柳意濃棄椅上床,拿腳推他道:「說說,說說,怎麼搞成失戀自殺這麼牛?要不我給你發個朋友圈顯擺一下?也讓你出出名!看咱都成情聖了!失個戀就自殺,對了,你是怎麼自殺的?跳樓?喝藥?撞車?撞的什麼車?沒我的車好可不行啊。」
馬文才轉過來:「我也我不是自殺你信嗎?」
柳意濃說:「我什麼時候也沒信過你失戀自殺啊!到底怎麼回事!我都來這麼久了,陪你說了這麼長時間的話也不給我個準話!人和人之間的信任呢!」
馬文才被他蹬得快從床那頭掉下去了,爬起來先把他推下去,正色道:「其實我也不知道!」
柳意濃滾下床,也不起來了,抓了把頭髮盤腿坐好:「說吧,我在這裡聽著呢。」
馬文才是真不知道。他所有的記憶都停留在準備去洗澡時。
物業來投訴說他的音響太吵,他也正好覺得太吵,就把音響關了。然後看看時間都快五點了,也該睡覺了,就決定去泡個澡好睡覺。
泡澡時時間太長太無聊,他就想找人聊聊天,他找的人是前女友:白真真。
他想跟白真真剖白一下他的真心,比如他是真的想跟她結婚的,他是把她當成未來的老婆來看的,還順便暢想了一下兩人今後的婚姻生活,比如三年抱兩個孩子,蜜月去哪裡旅行,給她買巴黎的定製婚紗,一定要拖得長長的白紗尾之類的。
至於錯誤他也承認了,他確實年輕愛玩,但只要一結婚,他肯定就跟那些女人斷得乾乾淨淨!他很清楚那些女人都是愛他的錢,只有她是愛他的人。

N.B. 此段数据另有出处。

$ cat src/rtl/channel_error_injector.sv
// ============================================================================
// Module  : channel_error_injector
// Purpose : Bit-error channel placed between a convolutional encoder and a
//           Viterbi decoder. Each W-bit coded symbol is registered. An error
//           mask is XORed onto the symbols selected by the active mode:
//           off, periodic, burst or LFSR pseudo-random. Injection only happens
//           inside a symbol window. Injected symbols and flipped bits are
//           counted.
// Option  : CHAN_ERR_BITCOUNT_EN - when defined, flipped bits are counted on
//           err_bit_ct_o. When undefined, err_bit_ct_o is tied to zero.
// Revision: 1.0 - initial release
// ============================================================================
`default_nettype none

module channel_error_injector #(
  parameter int          W      = 2,
  parameter int          P      = 4,
  parameter int          BL_W   = 4,
  parameter int          WINDOW = 256,
  parameter logic [15:0] SEED   = 16'hACE1
) (
  input  logic            clk,
  input  logic            rst,
  input  logic            valid_i,
  input  logic [W-1:0]    sym_i,
  input  logic [1:0]      mode_i,
  input  logic [W-1:0]    err_mask_i,
  input  logic [BL_W-1:0] burst_len_i,
  input  logic [7:0]      thresh_i,
  output logic            valid_o,
  output logic [W-1:0]    sym_o,
  output logic            err_o,
  output logic [15:0]     sym_ct_o,
  output logic [15:0]     err_sym_ct_o,
  output logic [15:0]     err_bit_ct_o
);

  localparam logic [1:0] MODE_OFF      = 2'b00;
  localparam logic [1:0] MODE_PERIODIC = 2'b01;
  localparam logic [1:0] MODE_BURST    = 2'b10;
  localparam logic [1:0] MODE_RANDOM   = 2'b11;

  typedef enum logic [0:0] {
    IDLE  = 1'b0,
    BURST = 1'b1
  } state_t;

  state_t          state;
  logic [BL_W-1:0] burst_rem;
  logic [15:0]     sym_ct;
  logic [15:0]     lfsr;
  logic [15:0]     err_sym_ct;

  logic            trg;
  logic            win;
  logic            inj;
  logic            burst_start;
  logic            lfsr_fb;
  logic [15:0]     lfsr_nxt;

  // The trigger fires on the last symbol of every 2**P block of the count.
  assign trg = &sym_ct[P-1:0];

  // A window of 0 means injection is never limited by the symbol count.
  assign win = (WINDOW == 0) || (32'(sym_ct) < WINDOW);

  // A burst may only start from IDLE, on a trigger, and with a nonzero length.
  assign burst_start = (state == IDLE) && trg && (burst_len_i != '0);

  // Fibonacci LFSR for x^16+x^14+x^13+x^11+1 in right-shift form.
  assign lfsr_fb  = lfsr[0] ^ lfsr[2] ^ lfsr[3] ^ lfsr[5];
  assign lfsr_nxt = {lfsr_fb, lfsr[15:1]};

  // Decide whether the current accepted symbol gets the error mask.
  always_comb begin
    inj = 1'b0;
    if (valid_i && win) begin
      case (mode_i)
        MODE_OFF:      inj = 1'b0;
        MODE_PERIODIC: inj = trg;
        MODE_BURST:    inj = (state == BURST) || burst_start;
        MODE_RANDOM:   inj = (lfsr[7:0] < thresh_i);
        default:       inj = 1'b0;
      endcase
    end
  end

  // Burst FSM: runs only while in burst mode inside the window.
  // Leaving burst mode or the window returns it to IDLE on the next symbol.
  always_ff @(posedge clk or negedge rst) begin
    if (!rst) begin
      state     <= IDLE;
      burst_rem <= '0;
    end else if (valid_i) begin
      if (!win || (mode_i != MODE_BURST)) begin
        state     <= IDLE;
        burst_rem <= '0;
      end else begin
        case (state)
          IDLE: begin
            if (burst_start) begin
              burst_rem <= burst_len_i - 1'b1;
              state     <= (burst_len_i != BL_W'(1)) ? BURST : IDLE;
            end
          end
          BURST: begin
            burst_rem <= burst_rem - 1'b1;
            state     <= (burst_rem != BL_W'(1)) ? BURST : IDLE;
          end
          default: begin
            state     <= IDLE;
            burst_rem <= '0;
          end
        endcase
      end
    end
  end

  // Symbol count and LFSR advance once per accepted symbol, in every mode.
  always_ff @(posedge clk or negedge rst) begin
    if (!rst) begin
      sym_ct <= '0;
      lfsr   <= SEED;
    end else if (valid_i) begin
      if (sym_ct != 16'hFFFF) begin
        sym_ct <= sym_ct + 16'd1;
      end
      lfsr <= lfsr_nxt;
    end
  end

  // Output stage: a one-cycle registered channel. Symbol and error flag hold
  // across invalid cycles, while valid_o simply follows valid_i.
  always_ff @(posedge clk or negedge rst) begin
    if (!rst) begin
      valid_o <= 1'b0;
      sym_o   <= '0;
      err_o   <= 1'b0;
    end else begin
      valid_o <= valid_i;
      if (valid_i) begin
        sym_o <= sym_i ^ (inj ? err_mask_i : '0);
        err_o <= inj;
      end
    end
  end

  // Count corrupted symbols, saturating at all-ones.
  always_ff @(posedge clk or negedge rst) begin
    if (!rst) begin
      err_sym_ct <= '0;
    end else if (inj && (err_sym_ct != 16'hFFFF)) begin
      err_sym_ct <= err_sym_ct + 16'd1;
    end
  end

  assign sym_ct_o     = sym_ct;
  assign err_sym_ct_o = err_sym_ct;

`ifdef CHAN_ERR_BITCOUNT_EN
  logic [15:0] err_bit_ct;
  logic [15:0] mask_pop;
  logic [16:0] bit_sum;

  // Count the bits set in the error mask.
  always_comb begin
    mask_pop = '0;
    for (int i = 0; i < W; i++) begin
      mask_pop = mask_pop + {15'd0, err_mask_i[i]};
    end
  end

  assign bit_sum = {1'b0, err_bit_ct} + {1'b0, mask_pop};

  // Accumulate the flipped bits of each injected symbol, saturating on carry-out.
  always_ff @(posedge clk or negedge rst) begin
    if (!rst) begin
      err_bit_ct <= '0;
    end else if (inj) begin
      err_bit_ct <= bit_sum[16] ? 16'hFFFF : bit_sum[15:0];
    end
  end

  assign err_bit_ct_o = err_bit_ct;
`else
  assign err_bit_ct_o = '0;
`endif

endmodule

`default_nettype wire

$ cat config.mk
export PLATFORM = sky130hd
export DESIGN_NAME = channel_error_injector
export DESIGN_NICKNAME = d
export VERILOG_FILES = /design/src/rtl/channel_error_injector.sv
export SDC_FILE = /design/constraint.sdc
export NUM_CORES = 1
export LEC_CHECK = 0
export CAP_MARGIN = 15
export CORE_UTILIZATION = 35
export CTS_CLUSTER_SIZE = 25
export DETAILED_ROUTE_END_ITERATION = 10
export SYNTH_ARGS = -nofsm -noshare
export SYNTH_HDL_FRONTEND = slang
export SYNTH_SLANG_ARGS = --single-unit
$ cat constraint.sdc
create_clock -name clk -period 3.9 [get_ports clk]
set_input_delay 0.78 -clock clk [delete_from_list [all_inputs] [get_ports clk]]
set_output_delay 0.78 -clock clk [all_outputs]
set_load 0.005 [all_outputs]
== Word level (Yosys, flattened, before mapping) ==
Cells that the tools add are included.
Cells by class
  reductions and logical operators: 12
  multiplexer cells: 11
  shifts and indexed selects: 0
  bitwise logic cells: 5
  multiply operators: 0
  $add $sub $neg: 4
  equal/unequal tests: 9
  div/mod/pow operators: 0
  magnitude comparators: 2
Operators by type and width (count)
  $add 16x1->16 const B: 2
  $ne 16x16->1 const B: 2
  $lt 16x9->1 const B: 1
  $lt 8x8->1: 1
  $mux 4: 2
  $ne 4x1->1 const B: 2
  $pmux 4 s2: 1
  $sub 4x1->4 const B: 2
  $mux 1: 5
  $eq 2x2->1 const B: 2
  $logic_and 1x1->1: 4
  $pmux 1 s4: 1
  $reduce_and 2->1: 2
  $reduce_and 4->1: 1
  $reduce_bool 4->1: 1
  $ne 3x2->1 const B: 1
  $xor 1x1->1: 3
  $eq 2x1->1 const B: 1
  $logic_not 2->1: 1
  $logic_or 1x1->1: 2
  $mux 2: 1
  $ne 2x2->1 const B: 1
  $pmux 1 s2: 1
  $xor 2x2->2: 1
  other kinds (2): 2
Word-level totals
  register bits after elaboration: 57
  bits in latches: 0
  memories kept: 0
  RAM bits: 0
  bits in read-only memories: 0
  logic and storage cells: 51
  output and inout port bits: 52

== Logic depth before layout (Yosys ltp) ==
Gate-level depths: netlist (run 1).
  depth after elaboration: 8
  depth in mapped cells: 9
  mapped depth without buffers: 8

== Worst setup path after synthesis (run 1) ==
OpenSTA, ideal clock, no wires.
  path type: input-to-reg
  start point: in thresh_i[5]
  end point: reg err_sym_ct[1] (netlist: err_sym_ct_o[1])
  library setup time: 128 ps
  cell stages on the path: 8
  slack: 1376 ps
  data arrival time: 2397 ps
  cell sequence: inv_1 -> ha_1 -> a211oi_1 -> o2111ai_1 -> a21oi_1 -> nor2_2 -> nor3_1 -> mux2_1
On the way
  cells in the longest elaborated chain, start to end: 4
RTL lines
  start, declared: line 29  | input logic [7:0] thresh_i,
  $lt 8x8->1: line 82  | MODE_RANDOM: inj = (lfsr[7:0] < thresh_i);
  $pmux 1 s4: line 78  | case (mode_i)
  $mux 1: line 77  | if (valid_i && win) begin
  $logic_and 1x1->1: line 152  | end else if (inj && (err_sym_ct != 16'hFFFF)) begin
  end signal, assigned: line 153  | err_sym_ct <= err_sym_ct + 16'd1;
  end, declared: line 52  | logic [15:0] err_sym_ct;
Every way passes these cells.
A chain may end at the register's enable or synchronous reset.

== Worst setup path after layout (run 1) ==
Same ends and word-level chain as after synthesis.

==> flow_summary.yaml, run 1 <==
status:
  status: "finished, final reports clean"
cts:
  cts_setup_buffers: 0
  hold_buffers: 0
  clk_path_buf_depth: 2
  insertion_delay_ns: 0.33
  cts_resized: 0
  clk_pin_slew_ns: 0.07
  clock_sinks: 57
  cts_buffers: 9
  cts_root_buf: "clkbuf_8"
  cts_tree: "done"
  htreeDepth: 3
detailed_routing:
  dr.pass1.iters: 4
  wl_mm: 6.50
  avgRoutedWirePerCell_microns: 13.8
  antenna_left: 0
  route.detailed.drc: 0
  via_count: 2309
  drt_iter0_drc: 88
  vias_per_cell: 4.91
hold_path:
  min_from: "lfsr[15]"
  min_path_type: "reg -> reg"
  hold_depth: 2
  hold_end: "lfsr[15]"
grt:
  met2_usage: 0.224
  grt_max_degree: 37
  grt_pass1_wl_mm: 10.5
  overflow: 0
  grt_usage: 0.152
  grt_pass1_vias: 2217
  grt_busiest_layer: "met2"
  antenna_found_initial: 0
  grt.met3_usage: 0.0360
  grtUsageMet1: 0.203
finish:
  fin_nets: 391
  final_cells: 470
  insertedDiodeCount: 0
  area_delta_synth_final_pct: 25.0
  fin_area_sq_um: 3910
  mostFrequentLayoutCell: "clkdlybuf4s50_1"
  multi_input_area_sq_um: 1540
  fillers: 853
  layout-drive-gt1-share: 0.152
  final_cell_mix: "clkdlybuf4s50_1, dfrtp_1, nor2_1, nand2_1, xor2_1"
  seqCellArea_sq_um: 1440
logic_synthesis:
  synth_flop_cell: "dfrtp_1"
  synth_top_area_frac: 0.392
  synthesis.area_sq_um: 3120
  ys_warn_count: 0
  synth.distinct_cells: 47
  ys_ff_latch: 57
  syn_area_per_cell_sq_um: 10.6
  ys_seq_area_frac: 0.460
  synth.largest_area_cell: "dfrtp_1"
  synth_edf_count: 0
  async_flop_share: 1.00
  synth_area_leaders: "dfrtp_1, dfstp_2, mux2_2, xor2_1, ha_1"
  netlist_instances: 294
critical_path:
  crit_buf_inv: 2
  cp_top_family: "compound AO/OA/AOI/OAI gates"
  reg2reg_setup_slack_ns: 1.33
  cp_slowest_stage_delay_ns: 0.46
  cp-start-kind: "primary input"
  crit_path_end_kind: "flop"
  path_max_fanout: 13
  critical_path_class: "in -> reg"
  cp.depth: 9
  r2r_start: "lfsr[5]"
  worstPathArrival_ns: 3.23
  cp_slowest_cell: "clkdlybuf4s50_1"
  crit_required_ns: 4.11
  worstRegToRegCells: 7
  reg2reg_to: "err_sym_ct_o[1]"
  crit_chain: "clkdlybuf4s50_1 -> inv_1 -> ha_1 -> a211oi_1 -> o2111ai_1 -> a21oi_1 -> nor2_2 -> nor3_1 -> mux2_1"
floorplanning:
  die_h_microns: 96.5
  die-area_sq_um: 9310
  rows: 34
  coreArea_sq_um: 8680
  num_io_pins: 73
  die_x_microns: 96.5
  initial_core_util: 0.360
sta:
  fin_crit_ns: 3.02
  tns_ns: 0
  hold_viol_final: 0
  final.setup_skew_ns: 0.00772
  rsz0062_at_grt: "no"
  slew_headroom: 0.460
  fmax_mhz: 331
  holdWs_ns: 0.492
  finalCritPeriodShare: 0.774
  setup_violations: 0
  slew_violations: 0
  setup_ws_ns: 0.880
  tightest_slew_ns: 0.811
job:
  max_cap_violations: 0
place:
  preCtsSetupSlack_ns: 0.503
  dp.cells: 454
  gp_congestion: 0.834
  dp.final_hpwl_mm: 4.78
  portBuffers: 56
  dpl_cell_area_sq_um: 3740
power_and_ir_drop:
  ir_worst_vdd_mv: 0.204
  cellPowerDensity_nw_per_um2: 488
  p_leak_nw: 1.69
==> state kept, by name, indices dropped and copies added (netlist names) <==
register and cells:
err_sym_ct_o 16, lfsr 16, sym_ct_o 16, burst_rem 4, sym_o 2, err_o 1
state 1, valid_o 1
==> cell families (layout without fill, tap and decap cells) <==
| group | after synthesis | count (layout) | synth area share |
|---|---|---|---|
| buf+inv | 36 | 89 | 0.0649 |
| compound gates | 34 | 34 | 0.0773 |
| fa+ha+maj | 13 | 13 | 0.0521 |
| flops | 57 | 57 | 0.460 |
| xor+xnor | 34 | 34 | 0.0953 |
| simple gates | 98 | 98 | 0.174 |
| mux | 21 | 21 | 0.0753 |
| other cells | 1 | 16 | 0.00120 |
==> worst reg2reg max path: cells and delay by family (launching register included) <==
family                   cells  cell delay (ns)
AO/OA/AOI/OAI                3             0.72
flip-flops                   1             0.56
multiplexers                 1             0.36
AND/OR/NAND/NOR              2             0.57
adder cells (fa/ha/maj)      1             0.25
==> stage by stage <==
step | power (mW) | util
after floorplan | 1.23 | -
after global placement | 1.43 | 0.431
after detailed placement | 1.45 | 0.431
after CTS | 1.94 | 0.450
after global routing | 2.05 | 0.450
final | 1.91 | 0.450
==> synthesized netlist by cell type, types with 2 or more instances <==
cell type	instances
or2_1	3
o2111ai_1	2
a21oi_2	2
o211ai_1	2
clkbuf_1	4
and3_1	4
nor2_2	3
nand4_1	10
a22o_1	2
a211oi_1	2
inv_1	15
nor3_1	12
xor2_1	19
nor4_1	3
o21ai_1	4
nand3_1	13
mux2_2	16
ha_1	13
dfstp_2	8
nor4b_2	4
a21oi_1	10
buf_4	16
o21ai_0	2
xnor2_1	15
nand2_1	19
mux2_1	4
dfrtp_1	49
nor2_1	19
==> per-layer routing <==
metal | vias to the layer above | share of wire | wire length (microns)
met4 | 0 | 0.025 | 163
met3 | 11 | 0.058 | 380
met1 | 1102 | 0.47 | 3040
met5 | - | 0 | 0
li1 | 1134 | - | -
met2 | 62 | 0.45 | 2910
==> power breakdown <==
part / internal, mW / switching (mW)
registers: 0.764 / 0.135
clock network: 0.244 / 0.229
logic: 0.302 / 0.232
total: 1.31 / 0.597
==> area by class of cell <==
type / count / share of cell area
flip-flops and latches: 57 / 0.368
clock inverters: 4 / 0.00513
well taps: 108 / 0.0346
repair buffers: 58 / 0.146
clock buffers: 12 / 0.0372
inverters: 15 / 0.0144
multi-input cells: 216 / 0.395
==> how the worst max path moves through the flow <==
stage,start,end,slack (ns)
2_1_floorplan,thresh_i[5],err_sym_ct_o[1],1.38
3_3_place_gp,thresh_i[5],err_sym_ct_o[12],0.56
3_5_place_dp,thresh_i[5],err_sym_ct_o[1],0.50
4_1_cts,thresh_i[5],err_sym_ct_o[1],0.85
5_1_grt,thresh_i[2],err_sym_ct_o[1],0.68
6_report,thresh_i[5],err_sym_ct_o[1],0.88
No activity file was read; power rests on OpenSTA's default activity.
==> run 2: changes to the inputs <==
clock period = 3.1 ns   (was 3.9 ns; I/O delays follow)
==> run 2 against run 1 <==
Utilization rose by 0.65 points. Largest power group unchanged. Critical path type unchanged. Design area grew 1.4%. Sequential share of layout area decreased by 0.52 points. Highest routed layer unchanged. Largest cell class unchanged.
==> flow_summary.yaml, run 2 (synthesis gave the netlist of run 1 again) <==
status:
  status: "finished, final reports clean"
cts:
  cts_setup_buffers: 0
  clk_pin_slew_ns: 0.07
  cts_tree: "done"
  cts_resized: 0
  clk_path_buf_depth: 2
  insertion_delay_ns: 0.34
  hold_buffers: 0
  cts_root_buf: "clkbuf_8"
  cts_buffers: 9
  clock_sinks: 57
  htreeDepth: 3
detailed_routing:
  wl_mm: 6.62
  route.detailed.drc: 0
  drt_iter0_drc: 110
  dr.pass1.iters: 4
  antenna_left: 0
  via_count: 2323
  avgRoutedWirePerCell_microns: 14.0
  vias_per_cell: 4.90
floorplanning:
  coreArea_sq_um: 8680
  num_io_pins: 73
  die_x_microns: 96.5
  initial_core_util: 0.360
  die_h_microns: 96.5
  rows: 34
  die-area_sq_um: 9310
power_and_ir_drop:
  cellPowerDensity_nw_per_um2: 625
  swShare: 0.311
  seqPwrFrac: 0.458
  switching_power_mw: 0.771
  ir_worst_vdd_mv: 0.407
  comb_power_share: 0.277
  p_leak_nw: 1.72
  p_int_mw: 1.70
  p_clk_frac: 0.265
sta:
  final.setup_skew_ns: 0.0122
  tightest_slew_ns: 0.773
  finalCritPeriodShare: 0.866
  fin_crit_ns: 2.68
  rsz0062_at_grt: "no"
  fmax_mhz: 373
  tns_ns: 0
  setup_violations: 0
  slew_violations: 0
  hold_viol_final: 0
  slew_headroom: 0.485
finish:
  area_delta_synth_final_pct: 26.8
  insertedDiodeCount: 0
  utilization: 0.456
  fillers: 851
  multi_input_area_sq_um: 1540
  final_cell_mix: "clkdlybuf4s50_1, dfrtp_1, nor2_1, nand2_1, xor2_1"
  layout-drive-gt1-share: 0.167
  fin_nets: 395
  mostFrequentLayoutCell: "clkdlybuf4s50_1"
  fin_area_sq_um: 3960
  seqCellArea_sq_um: 1440
critical_path:
  cp-start-kind: "primary input"
  path_max_fanout: 3
  crit_chain: "clkdlybuf4s50_1 -> inv_1 -> ha_1 -> a211oi_1 -> o2111ai_1 -> a21oi_1 -> nor2_2 -> nor4_1 -> mux2_1"
  crit_path_end_kind: "flop"
  cp_slowest_cell: "clkdlybuf4s50_1"
  crit_required_ns: 3.31
  critical_path_class: "in -> reg"
  cp_slowest_stage_delay_ns: 0.46
  worstPathArrival_ns: 2.90
hold_path:
  min_path_type: "in -> async"
place:
  dpl_cell_area_sq_um: 3770
  gp_congestion: 0.834
  portBuffers: 56
  dp.final_hpwl_mm: 4.86
grt:
  overflow: 0
  grt_pass1_vias: 2282
  grt_usage: 0.156
  grt_max_degree: 36
  antenna_found_initial: 0
  grt_pass1_wl_mm: 10.8
job:
  max_cap_violations: 0
run 2: changes by cell type in the layout (fill, tap and decap cells not counted):
cell / delta
clkinvlp_4: +1
clkbuf_8: +2
buf_4: +4
clkbuf_1: -2
clkinv_2: -2
clkinv_4: +1
run 2: routing by layer:
layer / vias up / global-route usage / wire length, microns
li1: 1137 / - / -
met1: 1115 / 0.201 / 3090
met2: 64 / 0.241 / 2990
met3: 7 / 0.0454 / 440
met4: 0 / 0.0699 / 98
met5: - / 0 / 0
run 2: through the flow:
step | worst slack (ns) | cells | power (mW) | hold WS [ns]
after CTS | 0.439 | 474 | 2.51 | 0.378
after detailed placement | 0.0865 | 458 | 1.84 | 0.482
final | 0.416 | 474 | 2.48 | 0.358
after floorplan | 0.736 | 309 | 1.55 | 0.324
after global routing | 0.283 | 474 | 2.65 | 0.416
after global placement | 0.149 | 458 | 1.82 | 0.477
run 2: worst paths after layout:
path	slack (ns)	depth (start not counted)	start	end
setup / recovery	0.42	9	thresh_i[5]	err_sym_ct_o[12]
hold / removal	0.36	1	rst	sym_ct_o[8]
setup reg to reg	0.68	7	lfsr[5]	err_sym_ct_o[12]
hold reg to reg	0.49	2	lfsr[15]	lfsr[15]
max in group asynchronous	2.07	2	rst	err_sym_ct_o[2]
min in group clk	0.49	2	lfsr[15]	lfsr[15]
run 2: final cells by class:
class / count / share of cell area
repair buffers: 62 / 0.152
well taps: 108 / 0.0341
multi-input cells: 216 / 0.389
clock inverters: 4 / 0.00663
clock buffers: 12 / 0.0417
flip-flops and latches: 57 / 0.363
inverters: 15 / 0.0142
run 2: power groups by stage:
| stage | Clock, mW | Combinational, mW | Sequential (mW) |
|---|---|---|---|
| after detailed placement | 0 | 0.692 | 1.15 |
| after floorplan | 0 | 0.444 | 1.10 |
| after global placement | 0 | 0.677 | 1.14 |
| after CTS | 0.675 | 0.696 | 1.14 |
| after global routing | 0.709 | 0.779 | 1.17 |
| final | 0.656 | 0.686 | 1.13 |
run 2: critical path, delay by kind of cell:
| family | cells | cell delay, ns |
|---|---|---|
| AO/OA/AOI/OAI | 3 | 0.69 |
| adder cells (fa/ha/maj) | 1 | 0.30 |
| buffers and inverters | 2 | 0.50 |
| multiplexers | 1 | 0.36 |
| AND/OR/NAND/NOR | 2 | 0.44 |
==> run 3: changes to the inputs <==
CAP_MARGIN = default   (was 15)
==> results of run 3 <==
Same layout as run 2: the final DEF is identical, and so are final timing and power.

柳意濃聽得很枯燥,但還是本著好朋友的責任感問:「然後呢?」
「我怎麼知道?」馬文才誠懇的說,「這都是我打算跟她說的話,但說沒說我也不知道!我當時一個人喝了六瓶酒,又泡了四十五度的熱水澡,早懵了!」
結果就是他一個人在浴室裡泡澡被人汙衊「失戀自殺」。
柳意濃提出一個疑點,「物業的人怎麼會知道你給白真真打電話?你醒來後跟他們說了?」
「我沒有啊!」馬文才皺眉說,「我猜可能是他們拿我的手機照最後通話打過去了,然後白真真給他們說了。」
「你沒問過白真真?」柳意濃問。
「我被她拉黑了。」馬文才說。醒來後他當然找白真真了,為自己喝醉後可能會有的失態道歉。但電話不通,資訊不回,應該是黑了吧?
「該。」柳意濃不帶一點偏見的說。
馬文才點頭,他以前最看不起喝多了找女士麻煩的男人,沒想到自己也做了一回。